‘Go take a hike,’ say former Navy veterans

Gary Lahnsteiner, Dan Lahnsteiner, Paul Helston and Mike Knippel at the trailhead on the first day of their hike.

Gary Lahnsteiner, Dan Lahnsteiner, Paul Helston and Mike Knippel at the trailhead on the first day of their hike.

Peter Mallett, Staff Writer –

High above the Chilkoot Pass three retired sailors looked upon the breathtaking panorama laid out before them.

Captain (Navy) Mike Knippel, Chief Petty Officer First Class Paul Helston, and Lieutenant Commander Gary Lahnsteiner, all retirees from the Royal Canadian Navy, had conquered the often barren and harsh landscape that is the high mountain pass through the Boundary Ranges of the Coast Mountains in Alaska and British Columbia.

Their three-day hiking journey had brought them to this vista, and to a fresh way to live their retirement: exercise, adventure, and friendship.

“When we got up there, we thought what a great experience and who would have thought three ex-navy buddies would ever do something like this,” said Lahnsteiner.

Also on the August trip was Lahnsteiner’s brother Dan, a 52-year-old civilian.

To get their boots on the rugged ground they flew from Victoria to Whitehorse, then took a bus to Carcross before boarding a train to the beginning of the trail in Skagway.

They each carried a backpack stuffed with food, safety equipment, and supplies, about the weight of a toddler.

On the first day of their journey they hiked from the coastal rainforest zone near the Klondike ghost town Dyea, Alaska, and then up a steep incline known as the Golden Stairs before arriving at the Chilkoot Pass near the Canada-United States border.

The trail was well marked with rest stops, camp grounds and park rangers, lessening the danger of a wilderness trek. But Knippel had a close encounter with a black bear outside his tent, and a massive porcupine in a defensive posture blocked their path for several minutes.

“I would put it up there as one of the best outdoor experiences I’ve had because it was more complex logistically and the scenery and wildlife was amazing,” said Knippel, 58.
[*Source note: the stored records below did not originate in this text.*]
==> src/rtl/core_pkg.sv <==
// ============================================================================
// Module      : core_pkg
// Description : Shared core types: machine words, register numbers and the
//               multiply-controller state encoding.
// Revision    : 1.0 - initial release
// ============================================================================
`default_nettype none

package core_pkg;

  typedef logic [31:0] word;
  typedef logic [63:0] dword;
  typedef logic [3:0]  reg_num;

  typedef enum logic [2:0] {
    MC_IDLE  = 3'd0,
    MC_START = 3'd1,
    MC_WAIT  = 3'd2,
    MC_WB_LO = 3'd3,
    MC_WB_HI = 3'd4,
    MC_DRAIN = 3'd5
  } mul_ctrl_state;

endpackage

`default_nettype wire

==> src/rtl/core_mul_ctrl.sv <==
// ============================================================================
// Module      : core_mul_ctrl
// Description : Sequences one multiply from issue, through an external
//               multiplier, to one or two register writebacks and flags.
// Revision    : 1.0 - initial release
// ============================================================================
`default_nettype none

module core_mul_ctrl
  import core_pkg::*;
(
  input  logic   clk,
  input  logic   rst_n,

  input  logic   issue_valid,
  output logic   issue_ready,
  input  logic   op_long,
  input  logic   op_add,
  input  logic   op_sig,
  input  logic   op_setflags,
  input  reg_num rd_lo,
  input  reg_num rd_hi,
  input  word    op_a,
  input  word    op_b,
  input  word    op_c_hi,
  input  word    op_c_lo,
  input  logic   flush,

  output word    mul_a,
  output word    mul_b,
  output word    mul_c_hi,
  output word    mul_c_lo,
  output logic   mul_long,
  output logic   mul_add,
  output logic   mul_sig,
  output logic   mul_start,
  input  logic   mul_ready,
  input  word    mul_q_hi,
  input  word    mul_q_lo,

  output logic   wb_valid,
  input  logic   wb_ready,
  output reg_num wb_rd,
  output word    wb_value,

  output logic   flags_valid,
  output logic   flag_n,
  output logic   flag_z,

  output logic   busy
);

  mul_ctrl_state r_state;

  logic   r_long;
  logic   r_add;
  logic   r_sig;
  logic   r_setflags;
  reg_num r_rd_lo;
  reg_num r_rd_hi;
  word    r_a;
  word    r_b;
  word    r_c_hi;
  word    r_c_lo;
  dword   r_result;

  logic   w_wb_hi;
  logic   w_final_wb;
  logic   w_flag_n;
  logic   w_flag_z;

  always_ff @(posedge clk or negedge rst_n) begin
    if (!rst_n) begin
      r_state    <= MC_IDLE;
      r_long     <= 1'b0;
      r_add      <= 1'b0;
      r_sig      <= 1'b0;
      r_setflags <= 1'b0;
      r_rd_lo    <= '0;
      r_rd_hi    <= '0;
      r_a        <= '0;
      r_b        <= '0;
      r_c_hi     <= '0;
      r_c_lo     <= '0;
      r_result   <= '0;
    end else begin
      case (r_state)
        MC_IDLE: begin
          if (issue_valid) begin
            r_long     <= op_long;
            r_add      <= op_add;
            r_sig      <= op_sig;
            r_setflags <= op_setflags;
            r_rd_lo    <= rd_lo;
            r_rd_hi    <= rd_hi;
            r_a        <= op_a;
            r_b        <= op_b;
            r_c_hi     <= op_c_hi;
            r_c_lo     <= op_c_lo;
            r_state    <= MC_START;
          end
        end
        MC_START: begin
          r_state <= flush ? MC_DRAIN : MC_WAIT;
        end
        MC_WAIT: begin
          // A flush wins over a same-cycle result: the product is dropped.
          if (flush) begin
            r_state <= MC_DRAIN;
          end else if (mul_ready) begin
            r_result <= {mul_q_hi, mul_q_lo};
            r_state  <= MC_WB_LO;
          end
        end
        MC_WB_LO: begin
          if (wb_ready) begin
            r_state <= r_long ? MC_WB_HI : MC_IDLE;
          end
        end
        MC_WB_HI: begin
          if (wb_ready) begin
            r_state <= MC_IDLE;
          end
        end
        MC_DRAIN: begin
          if (mul_ready) begin
            r_state <= MC_IDLE;
          end
        end
        default: begin
          r_state <= MC_IDLE;
        end
      endcase
    end
  end

  assign issue_ready = (r_state == MC_IDLE);
  assign busy        = (r_state != MC_IDLE);
  assign mul_start   = (r_state == MC_START);

  assign mul_a    = r_a;
  assign mul_b    = r_b;
  assign mul_c_hi = r_c_hi;
  assign mul_c_lo = r_c_lo;
  assign mul_long = r_long;
  assign mul_add  = r_add;
  assign mul_sig  = r_sig;

  assign w_wb_hi    = (r_state == MC_WB_HI);
  assign wb_valid   = (r_state == MC_WB_LO) || w_wb_hi;
  assign w_final_wb = w_wb_hi || ((r_state == MC_WB_LO) && !r_long);

  // Data outputs read as zero whenever their strobe is low.
  assign wb_rd    = !wb_valid ? '0 : (w_wb_hi ? r_rd_hi : r_rd_lo);
  assign wb_value = !wb_valid ? '0 : (w_wb_hi ? r_result[63:32] : r_result[31:0]);

  assign w_flag_n = r_long ? r_result[63] : r_result[31];
  assign w_flag_z = r_long ? (r_result == '0) : (r_result[31:0] == '0);

  assign flags_valid = w_final_wb && wb_ready && r_setflags;
  assign flag_n      = flags_valid && w_flag_n;
  assign flag_z      = flags_valid && w_flag_z;

endmodule

`default_nettype wire
## config.mk

```make
export PLATFORM = sky130hd
export DESIGN_NAME = final_project_score_entry_flat
export DESIGN_NICKNAME = d
export VERILOG_FILES = /design/src/rtl/final_project_score_entry_if.sv /design/src/rtl/final_project_score_entry.sv /design/src/flat_wrapper.sv
export SDC_FILE = /design/constraint.sdc
export NUM_CORES = 1
export LEC_CHECK = 0
export CORE_UTILIZATION = 40
export CTS_BUF_LIST = sky130_fd_sc_hd__clkbuf_8
export CTS_CLUSTER_DIAMETER = 40
export CTS_CLUSTER_SIZE = 24
export DETAILED_ROUTE_END_ITERATION = 10
export PLACE_DENSITY = 0.7
export SYNTH_ARGS = -nofsm -noshare
export SYNTH_HDL_FRONTEND = slang
export SYNTH_SLANG_ARGS = --single-unit
```

## constraint.sdc

```tcl
create_clock -name clk -period 3.1 [get_ports clk]
set_clock_uncertainty 0.2 [all_clocks]
set_input_delay 0.62 -clock clk [delete_from_list [all_inputs] [get_ports clk]]
set_output_delay 0.62 -clock clk [all_outputs]
set_load 0.02 [all_outputs]
```
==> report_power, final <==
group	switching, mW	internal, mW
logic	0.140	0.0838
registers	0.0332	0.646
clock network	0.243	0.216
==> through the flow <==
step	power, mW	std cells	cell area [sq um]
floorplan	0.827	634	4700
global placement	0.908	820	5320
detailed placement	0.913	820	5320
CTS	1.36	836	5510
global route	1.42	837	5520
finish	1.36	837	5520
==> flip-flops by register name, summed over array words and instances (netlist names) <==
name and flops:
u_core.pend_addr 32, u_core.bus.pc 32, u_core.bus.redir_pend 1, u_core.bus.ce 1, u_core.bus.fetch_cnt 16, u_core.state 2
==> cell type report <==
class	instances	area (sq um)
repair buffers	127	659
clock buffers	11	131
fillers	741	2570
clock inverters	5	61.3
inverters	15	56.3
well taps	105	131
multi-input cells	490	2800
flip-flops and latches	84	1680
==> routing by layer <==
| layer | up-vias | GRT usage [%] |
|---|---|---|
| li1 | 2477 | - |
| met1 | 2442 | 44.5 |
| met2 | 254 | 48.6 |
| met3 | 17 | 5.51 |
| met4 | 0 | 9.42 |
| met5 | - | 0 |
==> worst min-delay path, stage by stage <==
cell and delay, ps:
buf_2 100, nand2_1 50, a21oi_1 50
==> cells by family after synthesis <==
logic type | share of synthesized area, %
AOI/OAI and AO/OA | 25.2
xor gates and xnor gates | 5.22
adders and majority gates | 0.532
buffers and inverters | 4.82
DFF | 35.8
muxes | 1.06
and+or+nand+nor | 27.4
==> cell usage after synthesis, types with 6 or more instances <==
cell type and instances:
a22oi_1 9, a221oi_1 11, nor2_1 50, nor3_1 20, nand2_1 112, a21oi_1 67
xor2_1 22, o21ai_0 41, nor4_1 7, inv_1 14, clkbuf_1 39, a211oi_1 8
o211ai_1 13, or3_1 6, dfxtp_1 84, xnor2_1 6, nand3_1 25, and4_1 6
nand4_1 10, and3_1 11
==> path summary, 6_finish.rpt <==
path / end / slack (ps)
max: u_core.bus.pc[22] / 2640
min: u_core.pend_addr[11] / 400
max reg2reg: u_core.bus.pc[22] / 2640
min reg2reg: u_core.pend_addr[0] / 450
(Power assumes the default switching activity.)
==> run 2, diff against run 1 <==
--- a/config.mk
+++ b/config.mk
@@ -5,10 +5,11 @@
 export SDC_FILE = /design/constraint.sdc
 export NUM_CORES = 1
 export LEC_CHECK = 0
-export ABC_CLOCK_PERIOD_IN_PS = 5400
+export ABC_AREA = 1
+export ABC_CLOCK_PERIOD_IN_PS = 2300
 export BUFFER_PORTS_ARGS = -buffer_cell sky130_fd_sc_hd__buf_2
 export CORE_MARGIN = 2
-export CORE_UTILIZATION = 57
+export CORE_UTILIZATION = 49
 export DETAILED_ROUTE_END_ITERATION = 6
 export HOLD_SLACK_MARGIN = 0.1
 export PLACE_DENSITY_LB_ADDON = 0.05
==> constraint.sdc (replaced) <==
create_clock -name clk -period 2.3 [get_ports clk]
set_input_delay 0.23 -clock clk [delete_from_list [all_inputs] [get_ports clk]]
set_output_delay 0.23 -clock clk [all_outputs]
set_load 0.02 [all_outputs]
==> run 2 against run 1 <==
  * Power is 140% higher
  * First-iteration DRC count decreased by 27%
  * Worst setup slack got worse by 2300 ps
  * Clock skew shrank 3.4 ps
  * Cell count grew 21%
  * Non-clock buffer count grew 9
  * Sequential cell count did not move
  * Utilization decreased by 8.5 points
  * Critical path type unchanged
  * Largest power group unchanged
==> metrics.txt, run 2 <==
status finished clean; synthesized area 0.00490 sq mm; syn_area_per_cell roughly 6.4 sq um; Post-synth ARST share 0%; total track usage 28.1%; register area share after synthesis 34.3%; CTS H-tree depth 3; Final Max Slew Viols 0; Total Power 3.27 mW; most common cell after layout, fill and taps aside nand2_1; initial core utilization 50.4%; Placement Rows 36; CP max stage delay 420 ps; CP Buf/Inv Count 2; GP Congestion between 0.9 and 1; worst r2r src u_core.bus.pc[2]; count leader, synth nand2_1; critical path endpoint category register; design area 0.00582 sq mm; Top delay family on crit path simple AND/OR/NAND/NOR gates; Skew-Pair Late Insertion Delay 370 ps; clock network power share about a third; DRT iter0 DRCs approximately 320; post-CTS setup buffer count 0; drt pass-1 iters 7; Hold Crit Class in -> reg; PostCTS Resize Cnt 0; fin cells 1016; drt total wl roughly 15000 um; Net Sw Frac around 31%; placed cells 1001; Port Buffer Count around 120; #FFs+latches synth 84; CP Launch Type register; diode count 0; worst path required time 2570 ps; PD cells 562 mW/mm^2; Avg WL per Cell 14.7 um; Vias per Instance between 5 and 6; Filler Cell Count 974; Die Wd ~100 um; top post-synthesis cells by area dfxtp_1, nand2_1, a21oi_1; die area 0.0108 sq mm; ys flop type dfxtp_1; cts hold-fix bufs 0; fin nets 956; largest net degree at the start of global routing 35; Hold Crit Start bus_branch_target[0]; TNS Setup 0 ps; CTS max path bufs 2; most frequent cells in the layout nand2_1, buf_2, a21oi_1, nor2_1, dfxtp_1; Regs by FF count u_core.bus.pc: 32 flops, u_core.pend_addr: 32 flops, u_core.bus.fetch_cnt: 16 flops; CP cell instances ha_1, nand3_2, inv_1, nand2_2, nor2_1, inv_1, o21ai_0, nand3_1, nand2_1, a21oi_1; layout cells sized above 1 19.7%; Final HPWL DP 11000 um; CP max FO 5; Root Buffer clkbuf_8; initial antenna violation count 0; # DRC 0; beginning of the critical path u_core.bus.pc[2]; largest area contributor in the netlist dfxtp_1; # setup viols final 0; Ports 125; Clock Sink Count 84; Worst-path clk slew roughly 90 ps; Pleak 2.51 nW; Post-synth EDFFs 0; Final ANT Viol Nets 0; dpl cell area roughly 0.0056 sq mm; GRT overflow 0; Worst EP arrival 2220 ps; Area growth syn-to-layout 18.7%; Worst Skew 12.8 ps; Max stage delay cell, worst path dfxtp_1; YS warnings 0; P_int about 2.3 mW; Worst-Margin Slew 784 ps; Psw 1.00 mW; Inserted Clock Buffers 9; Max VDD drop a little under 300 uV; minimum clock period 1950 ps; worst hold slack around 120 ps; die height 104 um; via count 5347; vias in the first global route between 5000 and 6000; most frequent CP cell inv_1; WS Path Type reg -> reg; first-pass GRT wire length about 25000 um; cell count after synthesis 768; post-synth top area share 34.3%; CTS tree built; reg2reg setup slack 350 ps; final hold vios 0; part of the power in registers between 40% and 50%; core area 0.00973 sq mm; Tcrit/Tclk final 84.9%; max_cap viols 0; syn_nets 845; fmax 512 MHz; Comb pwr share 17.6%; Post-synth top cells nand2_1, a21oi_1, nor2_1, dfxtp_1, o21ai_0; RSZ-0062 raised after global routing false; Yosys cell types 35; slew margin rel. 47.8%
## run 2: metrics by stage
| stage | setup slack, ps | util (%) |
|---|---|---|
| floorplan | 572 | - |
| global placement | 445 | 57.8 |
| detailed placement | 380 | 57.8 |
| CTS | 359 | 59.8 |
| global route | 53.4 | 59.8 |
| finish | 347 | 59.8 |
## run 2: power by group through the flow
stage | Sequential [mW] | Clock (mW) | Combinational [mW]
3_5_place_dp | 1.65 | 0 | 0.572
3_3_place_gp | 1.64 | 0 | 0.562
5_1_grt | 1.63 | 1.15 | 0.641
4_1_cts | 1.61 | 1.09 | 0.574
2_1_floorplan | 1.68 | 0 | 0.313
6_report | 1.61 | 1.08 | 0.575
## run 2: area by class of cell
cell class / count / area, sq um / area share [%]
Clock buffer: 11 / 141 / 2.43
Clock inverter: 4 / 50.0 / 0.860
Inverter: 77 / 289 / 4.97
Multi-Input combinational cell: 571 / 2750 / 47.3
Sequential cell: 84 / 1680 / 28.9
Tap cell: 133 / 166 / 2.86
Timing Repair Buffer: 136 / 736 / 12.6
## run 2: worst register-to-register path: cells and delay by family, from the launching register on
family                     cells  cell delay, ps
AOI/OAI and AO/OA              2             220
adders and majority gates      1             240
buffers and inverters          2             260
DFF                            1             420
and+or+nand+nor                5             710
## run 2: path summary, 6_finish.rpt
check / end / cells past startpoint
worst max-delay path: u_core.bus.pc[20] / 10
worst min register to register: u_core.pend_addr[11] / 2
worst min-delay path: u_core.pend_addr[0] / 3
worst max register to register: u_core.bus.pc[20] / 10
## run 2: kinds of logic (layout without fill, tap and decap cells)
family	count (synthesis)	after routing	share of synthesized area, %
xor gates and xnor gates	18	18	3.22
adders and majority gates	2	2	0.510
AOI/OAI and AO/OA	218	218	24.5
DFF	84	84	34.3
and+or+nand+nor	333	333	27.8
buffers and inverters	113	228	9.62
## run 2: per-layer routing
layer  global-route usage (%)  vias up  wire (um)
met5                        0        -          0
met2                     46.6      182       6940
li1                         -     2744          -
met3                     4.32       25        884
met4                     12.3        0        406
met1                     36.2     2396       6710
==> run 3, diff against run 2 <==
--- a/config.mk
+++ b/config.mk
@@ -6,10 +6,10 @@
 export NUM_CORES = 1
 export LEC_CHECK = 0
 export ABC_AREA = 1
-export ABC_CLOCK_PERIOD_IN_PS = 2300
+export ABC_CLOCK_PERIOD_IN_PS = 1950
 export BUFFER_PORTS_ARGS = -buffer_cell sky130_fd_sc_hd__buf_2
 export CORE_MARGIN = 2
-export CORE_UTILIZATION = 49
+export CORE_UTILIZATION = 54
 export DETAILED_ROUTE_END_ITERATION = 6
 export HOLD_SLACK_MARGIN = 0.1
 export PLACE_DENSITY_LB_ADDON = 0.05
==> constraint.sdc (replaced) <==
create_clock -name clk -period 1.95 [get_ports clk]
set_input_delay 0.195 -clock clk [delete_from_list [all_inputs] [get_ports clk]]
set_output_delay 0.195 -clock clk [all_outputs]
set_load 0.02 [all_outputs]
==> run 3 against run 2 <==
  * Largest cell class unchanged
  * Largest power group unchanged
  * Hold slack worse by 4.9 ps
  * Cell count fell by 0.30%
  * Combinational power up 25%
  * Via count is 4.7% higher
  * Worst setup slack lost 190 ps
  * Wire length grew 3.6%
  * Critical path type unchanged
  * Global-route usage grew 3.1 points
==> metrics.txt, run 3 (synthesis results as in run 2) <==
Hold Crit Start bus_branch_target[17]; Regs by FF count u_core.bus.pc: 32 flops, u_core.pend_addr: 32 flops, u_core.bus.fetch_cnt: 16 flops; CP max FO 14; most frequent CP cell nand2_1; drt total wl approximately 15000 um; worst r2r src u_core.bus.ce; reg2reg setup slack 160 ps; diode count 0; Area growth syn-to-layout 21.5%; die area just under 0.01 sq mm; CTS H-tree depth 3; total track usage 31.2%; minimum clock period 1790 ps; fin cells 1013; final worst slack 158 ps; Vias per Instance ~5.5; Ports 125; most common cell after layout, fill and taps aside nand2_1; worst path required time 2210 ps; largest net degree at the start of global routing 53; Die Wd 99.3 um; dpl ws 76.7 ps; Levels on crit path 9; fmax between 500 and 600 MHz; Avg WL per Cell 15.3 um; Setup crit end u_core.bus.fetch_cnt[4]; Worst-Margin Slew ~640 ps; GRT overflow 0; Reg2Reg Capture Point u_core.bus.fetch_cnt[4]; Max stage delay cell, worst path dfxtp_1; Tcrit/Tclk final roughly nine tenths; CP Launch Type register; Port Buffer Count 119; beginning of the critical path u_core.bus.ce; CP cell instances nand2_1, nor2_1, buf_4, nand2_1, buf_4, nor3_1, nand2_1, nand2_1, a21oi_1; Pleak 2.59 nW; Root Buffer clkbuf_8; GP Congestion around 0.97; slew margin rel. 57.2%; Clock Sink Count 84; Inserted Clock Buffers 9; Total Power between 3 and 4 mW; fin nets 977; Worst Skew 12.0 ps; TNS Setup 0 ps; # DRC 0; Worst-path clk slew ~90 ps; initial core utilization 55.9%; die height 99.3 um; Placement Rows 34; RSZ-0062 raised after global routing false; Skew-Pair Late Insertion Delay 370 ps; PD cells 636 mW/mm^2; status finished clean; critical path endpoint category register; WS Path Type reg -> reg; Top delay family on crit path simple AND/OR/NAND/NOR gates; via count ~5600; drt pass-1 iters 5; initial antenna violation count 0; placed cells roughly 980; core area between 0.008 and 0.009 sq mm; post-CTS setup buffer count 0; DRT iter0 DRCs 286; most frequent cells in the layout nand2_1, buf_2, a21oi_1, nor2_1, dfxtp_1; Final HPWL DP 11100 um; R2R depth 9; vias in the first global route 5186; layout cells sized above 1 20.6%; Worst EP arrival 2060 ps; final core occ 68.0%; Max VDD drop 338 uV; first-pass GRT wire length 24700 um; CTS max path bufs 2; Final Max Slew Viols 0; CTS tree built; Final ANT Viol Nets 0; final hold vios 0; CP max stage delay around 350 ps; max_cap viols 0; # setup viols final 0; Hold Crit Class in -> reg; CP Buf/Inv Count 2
He is a former MARPAC Chief of Staff, and is currently employed as a Strategy Manager at Fleet Maintenance Facility Cape Breton. He began hiking six years ago and was soon joined by Helston, 57, a former MARPAC Formation Chief who enjoyed a 33-year career in the navy, and former Pacific Fleet Chief Dave Bliss.

They started a closed Facebook Page called The Old Military Fat Guys Group (OMFG) encouraging others to get active. The group currently has about 10 members who hike regularly with the group and 40 members who join them for hikes occasionally. They stay in touch about future hikes through their social media posts.

The page is also is a sounding board to encourage each other to stick with their personal exercise goals.

“We needed to get this message out to people to encourage them: Do some activity outdoors instead of doing nothing,” said Lahnsteiner. “When you get outdoors don’t stop doing your activity; do it daily. Stay active and stay young.”

Lahnsteiner, 54, is fully convinced about the benefits of hiking. He believes the sport is not only beneficial to physical health but is also mentally uplifting. He retired from the military in 2007 after a 24-year career as a Mechanical Systems Engineering Officer and says hiking helped fill a void in his life.

“I hike to clear my mind and for physical fitness; it’s quite a challenge to climb a mountain as you get older. But mainly it’s the comradeship. When you get out of the military you lose that tight-knit group element in your life and hiking allows me to hang with people and get some of that back.”

The benefits for Helston has been losing nearly 70 pounds. Now the great outdoors is a daily passion; he spends up to six hours a day jogging, hiking or walking, normally covering distances of approximately 40 kilometres.

“From a retirement perspective, after you retire some people never figure out what comes after that,” said Helston. “Part of what’s after is learning how to take care of yourself and I think hiking provides a great healthy lifestyle. Just get outdoors whenever you are able.”